■ **What the task asks**: Of the entries below, restate word for word only the section that runs from the line with "yarrow | quartz |" to the line with "routing | - |", counting both ends.
........
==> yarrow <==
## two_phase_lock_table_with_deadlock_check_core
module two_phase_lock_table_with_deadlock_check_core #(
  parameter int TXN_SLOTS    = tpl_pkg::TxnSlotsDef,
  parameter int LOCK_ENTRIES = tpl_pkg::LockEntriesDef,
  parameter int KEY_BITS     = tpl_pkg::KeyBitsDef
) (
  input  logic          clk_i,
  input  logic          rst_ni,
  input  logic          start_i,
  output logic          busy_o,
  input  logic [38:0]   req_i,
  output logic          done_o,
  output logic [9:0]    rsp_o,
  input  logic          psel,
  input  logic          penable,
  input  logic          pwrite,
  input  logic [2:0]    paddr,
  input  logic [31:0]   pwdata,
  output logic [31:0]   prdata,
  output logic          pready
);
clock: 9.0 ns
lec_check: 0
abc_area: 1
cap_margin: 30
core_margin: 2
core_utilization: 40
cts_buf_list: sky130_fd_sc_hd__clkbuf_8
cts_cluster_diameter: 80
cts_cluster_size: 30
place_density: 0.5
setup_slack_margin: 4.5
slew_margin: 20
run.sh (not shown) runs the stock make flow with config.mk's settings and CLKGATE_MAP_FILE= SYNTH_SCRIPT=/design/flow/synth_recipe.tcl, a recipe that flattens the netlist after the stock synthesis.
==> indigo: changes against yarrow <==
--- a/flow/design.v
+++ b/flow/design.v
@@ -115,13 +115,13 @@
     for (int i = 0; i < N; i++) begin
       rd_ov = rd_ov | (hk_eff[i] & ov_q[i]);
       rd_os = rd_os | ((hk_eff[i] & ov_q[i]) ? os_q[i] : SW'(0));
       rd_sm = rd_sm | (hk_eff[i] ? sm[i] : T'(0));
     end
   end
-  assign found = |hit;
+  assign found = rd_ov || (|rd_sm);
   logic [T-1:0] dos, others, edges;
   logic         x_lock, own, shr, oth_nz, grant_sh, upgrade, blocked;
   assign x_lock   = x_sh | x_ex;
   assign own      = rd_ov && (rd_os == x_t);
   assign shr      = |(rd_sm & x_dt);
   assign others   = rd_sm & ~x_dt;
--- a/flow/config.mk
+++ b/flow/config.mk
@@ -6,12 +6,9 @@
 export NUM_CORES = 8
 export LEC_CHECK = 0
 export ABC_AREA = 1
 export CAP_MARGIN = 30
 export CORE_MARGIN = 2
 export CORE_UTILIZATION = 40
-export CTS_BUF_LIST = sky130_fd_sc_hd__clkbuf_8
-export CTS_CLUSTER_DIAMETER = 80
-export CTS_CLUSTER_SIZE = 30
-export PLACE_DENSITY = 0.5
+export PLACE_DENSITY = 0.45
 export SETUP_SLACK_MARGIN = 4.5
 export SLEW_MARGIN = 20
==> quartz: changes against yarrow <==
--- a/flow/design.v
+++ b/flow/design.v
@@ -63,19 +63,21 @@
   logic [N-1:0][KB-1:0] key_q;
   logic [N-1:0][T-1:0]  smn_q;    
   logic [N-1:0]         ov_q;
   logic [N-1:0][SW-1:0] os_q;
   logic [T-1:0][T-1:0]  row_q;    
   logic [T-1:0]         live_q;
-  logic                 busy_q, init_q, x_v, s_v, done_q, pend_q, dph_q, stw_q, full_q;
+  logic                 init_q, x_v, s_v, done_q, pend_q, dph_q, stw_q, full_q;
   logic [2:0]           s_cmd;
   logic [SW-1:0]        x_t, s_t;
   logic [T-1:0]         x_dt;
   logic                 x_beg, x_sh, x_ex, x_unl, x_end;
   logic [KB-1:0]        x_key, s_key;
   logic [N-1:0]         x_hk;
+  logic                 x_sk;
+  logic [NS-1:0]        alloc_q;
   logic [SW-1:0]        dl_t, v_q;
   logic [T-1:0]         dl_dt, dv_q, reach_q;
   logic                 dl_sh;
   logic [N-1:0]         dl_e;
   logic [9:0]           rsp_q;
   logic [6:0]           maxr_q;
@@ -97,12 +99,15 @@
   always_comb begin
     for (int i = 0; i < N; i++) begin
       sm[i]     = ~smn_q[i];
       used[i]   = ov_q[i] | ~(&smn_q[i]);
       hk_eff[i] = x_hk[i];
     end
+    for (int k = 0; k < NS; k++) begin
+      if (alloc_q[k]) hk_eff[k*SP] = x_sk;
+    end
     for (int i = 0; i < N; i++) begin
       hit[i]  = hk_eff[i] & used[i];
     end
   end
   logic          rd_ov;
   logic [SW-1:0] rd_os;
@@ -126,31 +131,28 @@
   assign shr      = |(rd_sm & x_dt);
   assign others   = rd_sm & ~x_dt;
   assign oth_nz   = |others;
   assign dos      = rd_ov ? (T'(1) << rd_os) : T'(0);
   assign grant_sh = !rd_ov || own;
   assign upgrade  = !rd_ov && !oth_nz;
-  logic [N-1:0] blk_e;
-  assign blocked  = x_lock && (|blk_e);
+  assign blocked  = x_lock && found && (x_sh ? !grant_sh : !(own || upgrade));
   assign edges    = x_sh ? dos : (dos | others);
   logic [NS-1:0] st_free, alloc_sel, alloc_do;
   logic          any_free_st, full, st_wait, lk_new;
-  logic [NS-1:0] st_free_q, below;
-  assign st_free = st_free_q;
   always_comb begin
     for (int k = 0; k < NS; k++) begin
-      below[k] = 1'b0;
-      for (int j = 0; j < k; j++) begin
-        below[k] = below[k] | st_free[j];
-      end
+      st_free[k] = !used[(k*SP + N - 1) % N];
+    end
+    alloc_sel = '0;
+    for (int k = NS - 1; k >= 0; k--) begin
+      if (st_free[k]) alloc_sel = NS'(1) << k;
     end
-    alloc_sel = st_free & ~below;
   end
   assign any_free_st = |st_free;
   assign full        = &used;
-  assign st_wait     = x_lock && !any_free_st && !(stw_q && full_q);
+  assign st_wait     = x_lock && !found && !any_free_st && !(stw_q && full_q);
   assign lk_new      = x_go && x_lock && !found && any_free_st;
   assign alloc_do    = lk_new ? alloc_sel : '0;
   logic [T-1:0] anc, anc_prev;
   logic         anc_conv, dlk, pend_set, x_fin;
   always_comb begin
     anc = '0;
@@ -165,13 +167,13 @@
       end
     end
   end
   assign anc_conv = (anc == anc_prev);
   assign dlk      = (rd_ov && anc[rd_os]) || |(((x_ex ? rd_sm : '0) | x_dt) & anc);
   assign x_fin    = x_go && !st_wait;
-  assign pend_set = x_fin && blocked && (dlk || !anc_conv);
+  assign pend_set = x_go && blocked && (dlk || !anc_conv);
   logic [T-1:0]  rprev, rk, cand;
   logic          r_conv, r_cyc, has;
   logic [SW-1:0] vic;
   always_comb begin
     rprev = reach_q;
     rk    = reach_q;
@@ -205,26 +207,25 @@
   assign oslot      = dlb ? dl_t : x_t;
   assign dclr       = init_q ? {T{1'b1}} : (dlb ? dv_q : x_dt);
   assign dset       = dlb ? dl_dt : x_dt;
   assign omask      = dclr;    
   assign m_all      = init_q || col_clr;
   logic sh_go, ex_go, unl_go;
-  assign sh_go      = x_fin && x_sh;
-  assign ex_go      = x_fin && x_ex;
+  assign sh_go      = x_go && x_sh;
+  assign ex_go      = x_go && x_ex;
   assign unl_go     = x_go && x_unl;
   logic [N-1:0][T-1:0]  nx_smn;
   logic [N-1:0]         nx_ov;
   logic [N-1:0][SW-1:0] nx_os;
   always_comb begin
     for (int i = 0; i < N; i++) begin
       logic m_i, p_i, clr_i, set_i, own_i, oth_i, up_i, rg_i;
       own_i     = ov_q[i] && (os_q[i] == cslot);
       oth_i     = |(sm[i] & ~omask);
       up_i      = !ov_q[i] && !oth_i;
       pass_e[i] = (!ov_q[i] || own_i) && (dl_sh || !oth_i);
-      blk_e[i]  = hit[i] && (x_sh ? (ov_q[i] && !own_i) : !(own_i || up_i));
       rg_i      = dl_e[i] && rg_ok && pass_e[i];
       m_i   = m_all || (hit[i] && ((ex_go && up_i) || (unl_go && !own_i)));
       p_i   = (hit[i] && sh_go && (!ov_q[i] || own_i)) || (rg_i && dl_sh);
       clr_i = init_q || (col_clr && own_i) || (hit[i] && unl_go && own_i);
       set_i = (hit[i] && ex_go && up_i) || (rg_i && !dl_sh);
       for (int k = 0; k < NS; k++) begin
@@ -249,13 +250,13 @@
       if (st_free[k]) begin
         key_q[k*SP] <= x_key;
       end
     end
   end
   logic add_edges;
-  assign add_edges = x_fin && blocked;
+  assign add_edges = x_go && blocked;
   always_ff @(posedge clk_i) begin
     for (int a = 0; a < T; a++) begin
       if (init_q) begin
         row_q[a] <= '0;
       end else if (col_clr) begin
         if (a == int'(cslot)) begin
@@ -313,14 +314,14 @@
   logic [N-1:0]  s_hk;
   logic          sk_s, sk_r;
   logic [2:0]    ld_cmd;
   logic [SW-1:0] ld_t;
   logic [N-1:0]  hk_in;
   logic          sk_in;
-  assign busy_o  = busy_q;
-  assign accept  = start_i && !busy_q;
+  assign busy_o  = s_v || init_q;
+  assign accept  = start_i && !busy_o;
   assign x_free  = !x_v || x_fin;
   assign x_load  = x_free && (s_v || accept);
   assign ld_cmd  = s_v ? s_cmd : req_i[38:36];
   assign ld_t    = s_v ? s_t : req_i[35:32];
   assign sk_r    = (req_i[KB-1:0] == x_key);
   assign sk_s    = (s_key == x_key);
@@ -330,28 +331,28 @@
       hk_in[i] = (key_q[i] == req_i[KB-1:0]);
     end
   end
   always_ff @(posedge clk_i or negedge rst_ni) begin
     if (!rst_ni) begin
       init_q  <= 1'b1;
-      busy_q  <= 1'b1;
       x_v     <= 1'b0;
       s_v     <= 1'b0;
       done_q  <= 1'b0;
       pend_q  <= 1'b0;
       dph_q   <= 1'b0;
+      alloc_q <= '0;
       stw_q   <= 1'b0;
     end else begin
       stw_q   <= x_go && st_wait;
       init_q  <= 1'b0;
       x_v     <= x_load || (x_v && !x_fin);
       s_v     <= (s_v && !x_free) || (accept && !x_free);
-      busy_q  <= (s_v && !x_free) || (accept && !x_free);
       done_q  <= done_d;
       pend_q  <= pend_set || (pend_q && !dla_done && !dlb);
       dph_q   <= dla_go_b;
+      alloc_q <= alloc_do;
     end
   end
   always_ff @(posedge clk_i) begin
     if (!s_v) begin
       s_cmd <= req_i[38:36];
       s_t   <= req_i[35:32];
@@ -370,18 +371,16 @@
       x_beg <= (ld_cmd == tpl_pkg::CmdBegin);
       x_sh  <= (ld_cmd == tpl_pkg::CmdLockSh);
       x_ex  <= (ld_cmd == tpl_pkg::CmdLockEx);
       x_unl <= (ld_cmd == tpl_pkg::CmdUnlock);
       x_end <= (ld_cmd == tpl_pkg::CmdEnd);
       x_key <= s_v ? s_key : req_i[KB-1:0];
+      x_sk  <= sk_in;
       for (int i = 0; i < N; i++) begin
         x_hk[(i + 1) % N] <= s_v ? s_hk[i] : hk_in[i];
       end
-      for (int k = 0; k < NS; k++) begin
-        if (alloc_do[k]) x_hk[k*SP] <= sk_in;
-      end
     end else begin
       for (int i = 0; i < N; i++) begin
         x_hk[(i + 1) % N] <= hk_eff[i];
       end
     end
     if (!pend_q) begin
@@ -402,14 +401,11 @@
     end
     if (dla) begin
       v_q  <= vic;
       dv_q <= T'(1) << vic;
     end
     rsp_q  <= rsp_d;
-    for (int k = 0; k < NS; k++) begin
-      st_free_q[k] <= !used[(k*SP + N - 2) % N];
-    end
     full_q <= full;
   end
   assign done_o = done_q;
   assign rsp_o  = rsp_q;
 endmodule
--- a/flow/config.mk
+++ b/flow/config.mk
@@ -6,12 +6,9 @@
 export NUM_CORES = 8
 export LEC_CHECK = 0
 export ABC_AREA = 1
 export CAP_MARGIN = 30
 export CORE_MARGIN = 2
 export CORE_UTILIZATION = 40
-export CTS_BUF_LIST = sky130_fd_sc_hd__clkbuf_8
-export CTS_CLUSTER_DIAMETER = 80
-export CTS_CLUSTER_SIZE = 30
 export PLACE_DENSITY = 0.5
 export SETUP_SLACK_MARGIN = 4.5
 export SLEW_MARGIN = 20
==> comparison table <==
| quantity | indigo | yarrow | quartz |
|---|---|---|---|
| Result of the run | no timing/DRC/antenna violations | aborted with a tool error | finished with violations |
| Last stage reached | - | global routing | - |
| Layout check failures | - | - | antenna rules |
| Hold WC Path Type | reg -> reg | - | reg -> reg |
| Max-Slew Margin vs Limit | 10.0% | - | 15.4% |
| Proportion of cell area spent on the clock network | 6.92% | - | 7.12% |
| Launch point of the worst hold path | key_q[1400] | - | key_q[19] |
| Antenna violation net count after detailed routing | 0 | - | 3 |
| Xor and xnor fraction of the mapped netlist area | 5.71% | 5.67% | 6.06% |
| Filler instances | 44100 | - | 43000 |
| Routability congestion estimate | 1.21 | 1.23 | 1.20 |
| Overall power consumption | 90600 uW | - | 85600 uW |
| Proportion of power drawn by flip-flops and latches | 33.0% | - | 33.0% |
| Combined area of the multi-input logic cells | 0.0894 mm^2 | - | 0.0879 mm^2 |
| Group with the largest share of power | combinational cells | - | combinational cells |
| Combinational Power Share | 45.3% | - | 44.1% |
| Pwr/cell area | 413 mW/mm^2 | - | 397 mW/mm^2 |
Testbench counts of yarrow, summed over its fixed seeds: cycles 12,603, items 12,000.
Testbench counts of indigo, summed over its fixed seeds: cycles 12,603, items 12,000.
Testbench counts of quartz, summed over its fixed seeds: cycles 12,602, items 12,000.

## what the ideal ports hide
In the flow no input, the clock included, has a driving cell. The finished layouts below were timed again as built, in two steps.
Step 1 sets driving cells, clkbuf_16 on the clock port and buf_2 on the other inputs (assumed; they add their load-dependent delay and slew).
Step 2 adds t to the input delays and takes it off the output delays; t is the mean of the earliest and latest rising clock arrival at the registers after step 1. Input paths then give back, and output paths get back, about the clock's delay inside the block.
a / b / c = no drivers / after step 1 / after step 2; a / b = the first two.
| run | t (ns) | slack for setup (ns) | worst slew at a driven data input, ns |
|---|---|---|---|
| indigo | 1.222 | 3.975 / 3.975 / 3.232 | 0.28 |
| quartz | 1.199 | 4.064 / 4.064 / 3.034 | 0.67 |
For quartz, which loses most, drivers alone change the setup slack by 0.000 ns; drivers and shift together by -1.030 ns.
........
■ **Exercise output**:
| quantity | indigo | yarrow | quartz |
|---|---|---|---|
| Result of the run | no timing/DRC/antenna violations | aborted with a tool error | finished with violations |
| Last stage reached | - | global routing | - |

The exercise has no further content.